*WORK TASK*:
Every line with "resized" in it must be copied from the data.

╭─ PROVIDED DATA

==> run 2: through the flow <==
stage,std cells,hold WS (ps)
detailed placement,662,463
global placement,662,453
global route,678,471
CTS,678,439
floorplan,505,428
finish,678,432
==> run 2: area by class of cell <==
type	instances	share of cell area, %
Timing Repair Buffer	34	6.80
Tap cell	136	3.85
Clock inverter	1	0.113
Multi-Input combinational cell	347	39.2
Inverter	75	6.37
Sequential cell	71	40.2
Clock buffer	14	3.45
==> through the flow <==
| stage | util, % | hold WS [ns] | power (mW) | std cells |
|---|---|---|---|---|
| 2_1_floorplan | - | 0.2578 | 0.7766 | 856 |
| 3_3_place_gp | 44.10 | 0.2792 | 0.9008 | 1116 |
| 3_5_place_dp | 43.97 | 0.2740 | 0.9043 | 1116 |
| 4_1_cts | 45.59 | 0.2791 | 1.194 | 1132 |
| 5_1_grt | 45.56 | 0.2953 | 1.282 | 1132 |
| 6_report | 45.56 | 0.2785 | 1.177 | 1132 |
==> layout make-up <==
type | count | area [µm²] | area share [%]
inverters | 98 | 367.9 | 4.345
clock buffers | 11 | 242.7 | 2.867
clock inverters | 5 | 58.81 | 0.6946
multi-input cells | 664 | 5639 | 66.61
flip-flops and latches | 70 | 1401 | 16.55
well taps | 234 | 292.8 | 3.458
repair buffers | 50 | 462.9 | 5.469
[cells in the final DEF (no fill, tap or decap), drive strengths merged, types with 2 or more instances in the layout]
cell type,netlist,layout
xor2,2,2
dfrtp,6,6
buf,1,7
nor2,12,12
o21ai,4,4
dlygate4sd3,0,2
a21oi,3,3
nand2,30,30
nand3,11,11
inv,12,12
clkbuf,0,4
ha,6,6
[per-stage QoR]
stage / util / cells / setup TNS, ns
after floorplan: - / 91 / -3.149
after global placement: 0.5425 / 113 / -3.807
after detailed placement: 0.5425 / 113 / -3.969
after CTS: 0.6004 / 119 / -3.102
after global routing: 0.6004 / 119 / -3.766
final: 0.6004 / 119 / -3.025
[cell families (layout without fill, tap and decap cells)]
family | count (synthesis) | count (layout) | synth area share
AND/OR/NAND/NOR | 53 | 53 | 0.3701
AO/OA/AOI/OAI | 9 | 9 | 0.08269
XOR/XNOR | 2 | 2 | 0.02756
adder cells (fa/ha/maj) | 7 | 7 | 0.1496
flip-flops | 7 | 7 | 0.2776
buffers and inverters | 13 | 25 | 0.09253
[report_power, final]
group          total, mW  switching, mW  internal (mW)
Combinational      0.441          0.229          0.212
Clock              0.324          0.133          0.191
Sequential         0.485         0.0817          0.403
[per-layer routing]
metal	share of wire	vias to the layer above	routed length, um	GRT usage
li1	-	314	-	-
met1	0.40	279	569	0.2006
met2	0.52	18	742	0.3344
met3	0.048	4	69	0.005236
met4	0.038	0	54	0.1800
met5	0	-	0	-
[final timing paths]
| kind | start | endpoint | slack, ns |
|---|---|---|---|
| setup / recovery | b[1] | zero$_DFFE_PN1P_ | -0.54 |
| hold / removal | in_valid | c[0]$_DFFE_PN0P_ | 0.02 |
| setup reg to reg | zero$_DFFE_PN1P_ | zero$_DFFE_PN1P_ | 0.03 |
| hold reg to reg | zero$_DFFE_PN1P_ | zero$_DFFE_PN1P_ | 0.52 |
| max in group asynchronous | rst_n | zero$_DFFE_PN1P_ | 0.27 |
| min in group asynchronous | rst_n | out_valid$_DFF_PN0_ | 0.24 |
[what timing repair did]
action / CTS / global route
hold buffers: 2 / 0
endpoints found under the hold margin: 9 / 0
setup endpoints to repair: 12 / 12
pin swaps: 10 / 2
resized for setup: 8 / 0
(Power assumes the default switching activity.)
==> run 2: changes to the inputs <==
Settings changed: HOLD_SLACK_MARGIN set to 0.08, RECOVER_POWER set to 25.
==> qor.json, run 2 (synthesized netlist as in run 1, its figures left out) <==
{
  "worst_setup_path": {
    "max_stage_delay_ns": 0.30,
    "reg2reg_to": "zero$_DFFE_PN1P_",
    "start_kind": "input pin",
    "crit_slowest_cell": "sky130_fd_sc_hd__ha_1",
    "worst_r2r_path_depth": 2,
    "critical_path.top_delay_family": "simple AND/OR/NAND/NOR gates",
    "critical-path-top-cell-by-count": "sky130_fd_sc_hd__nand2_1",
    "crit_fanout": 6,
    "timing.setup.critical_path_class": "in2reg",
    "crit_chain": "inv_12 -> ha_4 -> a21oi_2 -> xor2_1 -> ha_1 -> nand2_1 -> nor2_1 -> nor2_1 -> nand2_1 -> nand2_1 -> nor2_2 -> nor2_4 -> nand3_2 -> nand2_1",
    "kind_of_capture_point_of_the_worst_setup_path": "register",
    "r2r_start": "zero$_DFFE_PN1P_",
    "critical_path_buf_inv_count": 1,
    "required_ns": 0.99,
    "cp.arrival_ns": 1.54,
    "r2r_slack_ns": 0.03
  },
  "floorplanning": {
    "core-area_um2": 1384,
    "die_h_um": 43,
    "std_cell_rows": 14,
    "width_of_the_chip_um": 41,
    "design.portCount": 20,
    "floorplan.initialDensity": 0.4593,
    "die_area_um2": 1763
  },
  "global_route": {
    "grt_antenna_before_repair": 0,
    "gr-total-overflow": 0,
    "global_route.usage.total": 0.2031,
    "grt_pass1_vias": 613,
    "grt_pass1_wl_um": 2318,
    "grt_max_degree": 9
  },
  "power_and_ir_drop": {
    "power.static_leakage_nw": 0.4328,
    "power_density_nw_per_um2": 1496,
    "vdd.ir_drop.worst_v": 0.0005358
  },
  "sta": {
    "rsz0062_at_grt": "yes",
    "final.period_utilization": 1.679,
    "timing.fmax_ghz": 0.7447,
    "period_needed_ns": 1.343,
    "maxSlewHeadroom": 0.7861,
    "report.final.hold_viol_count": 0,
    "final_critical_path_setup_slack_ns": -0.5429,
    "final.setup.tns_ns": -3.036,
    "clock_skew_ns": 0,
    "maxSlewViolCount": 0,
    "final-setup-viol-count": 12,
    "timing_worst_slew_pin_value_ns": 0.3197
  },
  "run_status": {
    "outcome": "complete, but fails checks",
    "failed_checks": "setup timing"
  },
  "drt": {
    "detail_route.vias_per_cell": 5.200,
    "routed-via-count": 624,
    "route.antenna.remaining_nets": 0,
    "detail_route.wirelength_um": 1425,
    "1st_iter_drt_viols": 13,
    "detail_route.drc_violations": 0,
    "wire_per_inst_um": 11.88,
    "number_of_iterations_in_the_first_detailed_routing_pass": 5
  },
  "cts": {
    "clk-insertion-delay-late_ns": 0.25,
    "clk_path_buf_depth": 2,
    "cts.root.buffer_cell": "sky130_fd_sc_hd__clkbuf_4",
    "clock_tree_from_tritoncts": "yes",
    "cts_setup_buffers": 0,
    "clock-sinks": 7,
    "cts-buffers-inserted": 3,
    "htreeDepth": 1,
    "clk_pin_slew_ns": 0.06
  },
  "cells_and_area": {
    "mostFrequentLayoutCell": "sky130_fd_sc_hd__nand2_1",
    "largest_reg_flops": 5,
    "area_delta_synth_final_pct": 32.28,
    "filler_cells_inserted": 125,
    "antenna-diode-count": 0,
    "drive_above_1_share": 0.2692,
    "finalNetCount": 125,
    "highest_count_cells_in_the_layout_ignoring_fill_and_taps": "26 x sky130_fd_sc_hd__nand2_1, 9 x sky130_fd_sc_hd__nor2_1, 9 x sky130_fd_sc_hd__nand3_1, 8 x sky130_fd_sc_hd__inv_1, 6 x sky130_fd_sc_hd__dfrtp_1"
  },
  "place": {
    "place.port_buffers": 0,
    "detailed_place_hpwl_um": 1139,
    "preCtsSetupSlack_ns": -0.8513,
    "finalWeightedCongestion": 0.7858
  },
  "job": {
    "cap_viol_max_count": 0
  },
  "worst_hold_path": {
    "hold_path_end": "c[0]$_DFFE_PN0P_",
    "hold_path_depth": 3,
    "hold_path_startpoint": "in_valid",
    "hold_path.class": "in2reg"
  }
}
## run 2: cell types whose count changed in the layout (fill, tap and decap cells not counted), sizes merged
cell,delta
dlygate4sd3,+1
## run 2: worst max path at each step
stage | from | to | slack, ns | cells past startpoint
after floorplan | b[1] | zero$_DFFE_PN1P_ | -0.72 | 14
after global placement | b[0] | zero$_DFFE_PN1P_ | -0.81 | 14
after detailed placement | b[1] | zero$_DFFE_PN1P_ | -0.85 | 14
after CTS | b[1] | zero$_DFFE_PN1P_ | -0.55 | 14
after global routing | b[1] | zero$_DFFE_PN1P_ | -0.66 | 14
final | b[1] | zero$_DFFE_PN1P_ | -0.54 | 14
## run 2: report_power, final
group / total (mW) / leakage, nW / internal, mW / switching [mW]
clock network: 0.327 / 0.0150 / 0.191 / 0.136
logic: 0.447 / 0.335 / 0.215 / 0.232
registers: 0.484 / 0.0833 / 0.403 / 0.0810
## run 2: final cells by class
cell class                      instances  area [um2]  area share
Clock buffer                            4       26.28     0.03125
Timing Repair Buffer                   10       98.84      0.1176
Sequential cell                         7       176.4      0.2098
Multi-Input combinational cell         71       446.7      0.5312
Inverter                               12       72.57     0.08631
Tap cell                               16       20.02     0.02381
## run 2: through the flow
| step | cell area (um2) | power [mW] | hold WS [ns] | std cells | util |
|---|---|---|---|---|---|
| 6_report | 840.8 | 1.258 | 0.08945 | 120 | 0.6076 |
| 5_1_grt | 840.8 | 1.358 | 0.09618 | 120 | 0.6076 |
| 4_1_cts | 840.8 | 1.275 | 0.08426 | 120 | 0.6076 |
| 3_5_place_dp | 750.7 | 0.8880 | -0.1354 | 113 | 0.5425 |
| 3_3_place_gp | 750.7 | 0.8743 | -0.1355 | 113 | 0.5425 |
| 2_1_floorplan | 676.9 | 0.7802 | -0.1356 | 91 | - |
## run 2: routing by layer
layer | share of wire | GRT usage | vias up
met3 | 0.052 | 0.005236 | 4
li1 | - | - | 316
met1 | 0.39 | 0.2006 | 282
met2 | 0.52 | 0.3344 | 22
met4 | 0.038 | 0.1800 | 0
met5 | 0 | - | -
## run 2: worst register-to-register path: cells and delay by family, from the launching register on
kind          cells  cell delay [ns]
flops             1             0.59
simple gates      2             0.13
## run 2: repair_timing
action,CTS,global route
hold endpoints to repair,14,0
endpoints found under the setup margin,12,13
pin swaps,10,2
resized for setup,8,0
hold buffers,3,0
<file path="config.mk">
export PLATFORM = sky130hd
export DESIGN_NAME = r2sdf_butterfly_stage
export DESIGN_NICKNAME = d
export VERILOG_FILES = /design/src/rtl/r2sdf_butterfly_stage.sv
export SDC_FILE = /design/constraint.sdc
export NUM_CORES = 1
export LEC_CHECK = 0
export ABC_CLOCK_PERIOD_IN_PS = 3700
export CAP_MARGIN = 40
export CORE_ASPECT_RATIO = 0.5
export CORE_MARGIN = 5
export CORE_UTILIZATION = 25
export DETAILED_ROUTE_END_ITERATION = 16
export MAX_ROUTING_LAYER = met4
export PLACE_DENSITY = 0.38
export SYNTH_ARGS = -nofsm -noshare
export SYNTH_HDL_FRONTEND = slang
export SYNTH_SLANG_ARGS = --single-unit
export TNS_END_PERCENT = 100
</file>
<file path="constraint.sdc">
create_clock -name sys_clk_i -period 3.7 [get_ports sys_clk_i]
set_clock_uncertainty 0.15 [all_clocks]
set_input_delay 0.555 -clock sys_clk_i [delete_from_list [all_inputs] [get_ports sys_clk_i]]
set_output_delay 0.555 -clock sys_clk_i [all_outputs]
set_load 0.01 [all_outputs]
</file>
<file path="src/rtl/r2sdf_butterfly_stage.sv">
// Radix-2 SDF decimation-in-frequency butterfly stage: pairs x[n] with x[n+D] through a
// D-entry feedback delay line and emits D sums (twiddle 0) followed by D differences (twiddle n).
module r2sdf_butterfly_stage #(
  parameter int DATA_WIDTH = 16,
  parameter int DELAY_LOG2 = 3
) (
  input  logic                    sys_clk_i,
  input  logic                    sys_rst_i,
  input  logic                    in_valid_i,
  input  logic                    in_sop_i,
  input  logic [DATA_WIDTH-1:0]   in_real_i,
  input  logic [DATA_WIDTH-1:0]   in_imag_i,
  output logic                    out_valid_o,
  output logic                    out_sop_o,
  output logic [DATA_WIDTH:0]     out_real_o,
  output logic [DATA_WIDTH:0]     out_imag_o,
  output logic [DELAY_LOG2-1:0]   out_twiddle_idx_o
);

  localparam int D  = 1 << DELAY_LOG2;
  localparam int CW = DELAY_LOG2 + 1;
  localparam int OW = DATA_WIDTH + 1;

  logic [CW-1:0]         cnt_reg, cnt_next, cnt_eff;
  logic                  primed_reg, primed_next, primed_eff;
  logic                  sop_accept, mid_sop, phase, emit, last_half;
  logic [DELAY_LOG2-1:0] addr;

  logic signed [OW-1:0]  b_re, b_im, a_re, a_im;
  logic signed [OW-1:0]  sum_re, sum_im, diff_re, diff_im;
  logic [2*OW-1:0]       rd_data, wr_data;
  logic [2*OW-1:0]       mem [D];

  logic                  out_valid_reg, out_valid_next;
  logic                  out_sop_reg, out_sop_next;
  logic [OW-1:0]         out_real_reg, out_real_next;
  logic [OW-1:0]         out_imag_reg, out_imag_next;
  logic [DELAY_LOG2-1:0] out_idx_reg, out_idx_next;

  always_comb begin
    sop_accept = in_valid_i && in_sop_i;
    mid_sop    = sop_accept && (cnt_reg != '0);
    cnt_eff    = sop_accept ? '0 : cnt_reg;
    phase      = cnt_eff[CW-1];
    addr       = cnt_eff[DELAY_LOG2-1:0];
    last_half  = phase && (addr == DELAY_LOG2'(D - 1));
    // an abandoned block leaves the delay line holding raw samples, not differences
    primed_eff = primed_reg && !mid_sop;

    rd_data = mem[addr];
    a_re    = rd_data[2*OW-1:OW];
    a_im    = rd_data[OW-1:0];
    b_re    = {in_real_i[DATA_WIDTH-1], in_real_i};
    b_im    = {in_imag_i[DATA_WIDTH-1], in_imag_i};
    sum_re  = a_re + b_re;
    sum_im  = a_im + b_im;
    diff_re = a_re - b_re;
    diff_im = a_im - b_im;
    wr_data = phase ? {diff_re, diff_im} : {b_re, b_im};
    emit    = in_valid_i && (phase || primed_eff);
  end

  always_comb begin
    cnt_next       = cnt_reg;
    primed_next    = primed_reg;
    out_valid_next = emit;
    out_sop_next   = in_valid_i && phase && (addr == '0);
    out_real_next  = out_real_reg;
    out_imag_next  = out_imag_reg;
    out_idx_next   = out_idx_reg;
    if (in_valid_i) begin
      cnt_next = cnt_eff + CW'(1);
      if (mid_sop)
        primed_next = 1'b0;
      if (last_half)
        primed_next = 1'b1;
    end
    if (emit) begin
      out_real_next = phase ? sum_re : a_re;
      out_imag_next = phase ? sum_im : a_im;
      out_idx_next  = phase ? '0 : addr;
    end
  end

  always_ff @(posedge sys_clk_i or posedge sys_rst_i) begin
    if (sys_rst_i) begin
      cnt_reg       <= '0;
      primed_reg    <= 1'b0;
      out_valid_reg <= 1'b0;
      out_sop_reg   <= 1'b0;
      out_real_reg  <= '0;
      out_imag_reg  <= '0;
      out_idx_reg   <= '0;
    end else begin
      cnt_reg       <= cnt_next;
      primed_reg    <= primed_next;
      out_valid_reg <= out_valid_next;
      out_sop_reg   <= out_sop_next;
      out_real_reg  <= out_real_next;
      out_imag_reg  <= out_imag_next;
      out_idx_reg   <= out_idx_next;
    end
  end

  // Delay line: read-before-write at the same address within one cycle.
  generate
    for (genvar gi = 0; gi < D; gi++) begin : g_delay
      always_ff @(posedge sys_clk_i) begin
        if (in_valid_i && (addr == DELAY_LOG2'(gi)))
          mem[gi] <= wr_data;
      end
    end
  endgenerate

  assign out_valid_o       = out_valid_reg;
  assign out_sop_o         = out_sop_reg;
  assign out_real_o        = out_real_reg;
  assign out_imag_o        = out_imag_reg;
  assign out_twiddle_idx_o = out_idx_reg;

endmodule

</file>
### Yosys cells after proc, flatten, opt, wreduce, memory -nomap -nowiden

Memories as Yosys holds them, arrays and structs flattened.
Cells that the tools add are included.

| cells by class | value |
|---|---|
| $add $sub $neg | 5 |
| bitwise gates (word level) | 0 |
| divide/modulo/power cells | 0 |
| equality and inequality tests | 7 |
| shifts and indexed selects | 0 |
| multiply operators | 0 |
| muxes and demuxes | 44 |
| magnitude comparators | 0 |
| reduce and logical (&&, ||, !) cells | 28 |

Operators by type and width:

| operator | count |
|---|---|
| 34-bit 2-to-1 mux | 8 |
| 34-bit OR reduction | 7 |
| 17-bit by 16-bit adder with 17-bit output | 2 |
| 17-bit 2-to-1 mux | 2 |
| 17-bit by 16-bit subtractor with 17-bit output | 2 |
| 1-bit 2-to-1 mux | 25 |
| 3-bit 2-to-1 mux | 8 |
| 1-bit logical AND | 15 |
| 3-bit == test (second input constant) | 4 |
| 3-bit by 2-bit == test with 1-bit output (second input constant) | 2 |
| 4-bit by 1-bit adder with 4-bit output (second input constant) | 1 |
| 4-bit 2-to-1 mux | 1 |
| 4-bit nonzero test | 1 |
| 3-bit by 1-bit == test with 1-bit output (second input constant) | 1 |
| 3-bit zero test | 1 |
| 2-bit AND reduction | 1 |
| 2-bit nonzero test | 1 |
| 1-bit zero test | 1 |
| 1-bit logical OR | 1 |

| word-level totals | value |
|---|---|
| latch bits | 0 |
| output and inout port bits | 39 |
| ROM bits | 0 |
| register bits after elaboration | 44 |
| bits in writable memories | 272 |
| logic and storage cells | 92 |
| memories | 1 |
| input port bits | 36 |

Memories:

| memory | words | bits a word | rd ports | clocked after Yosys merged registers in | wr ports | line | source |
|---|---|---|---|---|---|---|---|
| mem | 8 | 34 | 1 | 0 | 1 | 32 | `logic [2*OW-1:0] mem [D];` |

### Longest topological paths before layout

Gate-level depths: netlist of run 1.

| depth | value |
|---|---|
| depth after elaboration | 14 |
| gate-level depth with buffers | 18 |
| mapped depth without buffers | 15 |

### Worst setup path after synthesis of run 1

No wires, ideal clock.

| path | value |
|---|---|
| kind | input to register |
| from | input in_valid_i |
| to | memory mem[0][33] (netlist bit) (data pin) |
| setup slack | -0.782 ns |
| library setup time | 0.231 ns |
| required time | 3.319 ns |
| cell stages on the path | 17 |
| arrival time | 4.101 ns |
| path buffers | 4 |
| path through | buf_2 -> nand2_2 -> and2_1 -> buf_2 -> buf_2 -> mux4_2 -> a21o_1 -> ha_1 -> clkbuf_1 -> nor2b_1 -> o21ai_0 -> a211o_1 -> and3_1 -> nor3_1 -> nor4_1 -> nand3b_1 -> xnor2_1 |

| between the ends | value |
|---|---|
| elaborated cells between the ends (all ways) | 42 |
| those cells by class | 1 x add/sub; 6 x eq/ne; 21 x mux; 13 x reduce/logical; 1 x memory |

RTL lines:

| what | line | source |
|---|---|---|
| from (decl) | 9 | `input logic in_valid_i,` |
| 1-bit logical AND (*) | 41 | `sop_accept = in_valid_i && in_sop_i;` |
| 4-bit 2-to-1 mux (*) | 43 | `cnt_eff = sop_accept ? '0 : cnt_reg;` |
| memory read 8 x 34 bit | -- |  |
| 17-bit by 16-bit subtractor with 17-bit output | 57 | `diff_re = a_re - b_re;` |
| 34-bit 2-to-1 mux (*) | 59 | `wr_data = phase ? {diff_re, diff_im} : {b_re, b_im};` |
| via wr_data[33] | 31 | `logic [2*OW-1:0] rd_data, wr_data;` |
| 34-bit 2-to-1 mux (no source line) (6 in series) | -- |  |
| 34-bit 2-to-1 mux (no source line) (*) | -- |  |
| to (decl) | 32 |  |

The timed path passes the listed nets; every way through them passes the cells marked *.

### Worst setup path after layout of run 1

| path | value |
|---|---|
| from | register cnt_reg[2] |
| to | register out_imag_reg[16] (netlist: out_imag_o[16]) |

| between the ends | value |
|---|---|
| longest elaborated chain between the ends | 6 |
| elaborated cells between the ends (all ways) | 10 |
| those cells by class | 1 x add/sub; 2 x mux; 6 x reduce/logical; 1 x memory |

Ends and longest elaborated chain:

| what | line | source |
|---|---|---|
| from (decl) | 24 | `logic [CW-1:0] cnt_reg, cnt_next, cnt_eff;` |
| from (signal assigned) | 95 | `cnt_reg <= cnt_next;` |
| branches (longest 6 deep; another with memory read 8 x 34 bit) | -- |  |
| to (signal assigned) | 100 | `out_imag_reg <= out_imag_next;` |
| to (decl) | 37 | `logic [OW-1:0] out_imag_reg, out_imag_next;` |

Several ways; the timed one is not identified.
A chain may end at the register's enable or synchronous reset.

╰─

*RESULT BELOW*:
resized for setup: 8 / 0
resized for setup,8,0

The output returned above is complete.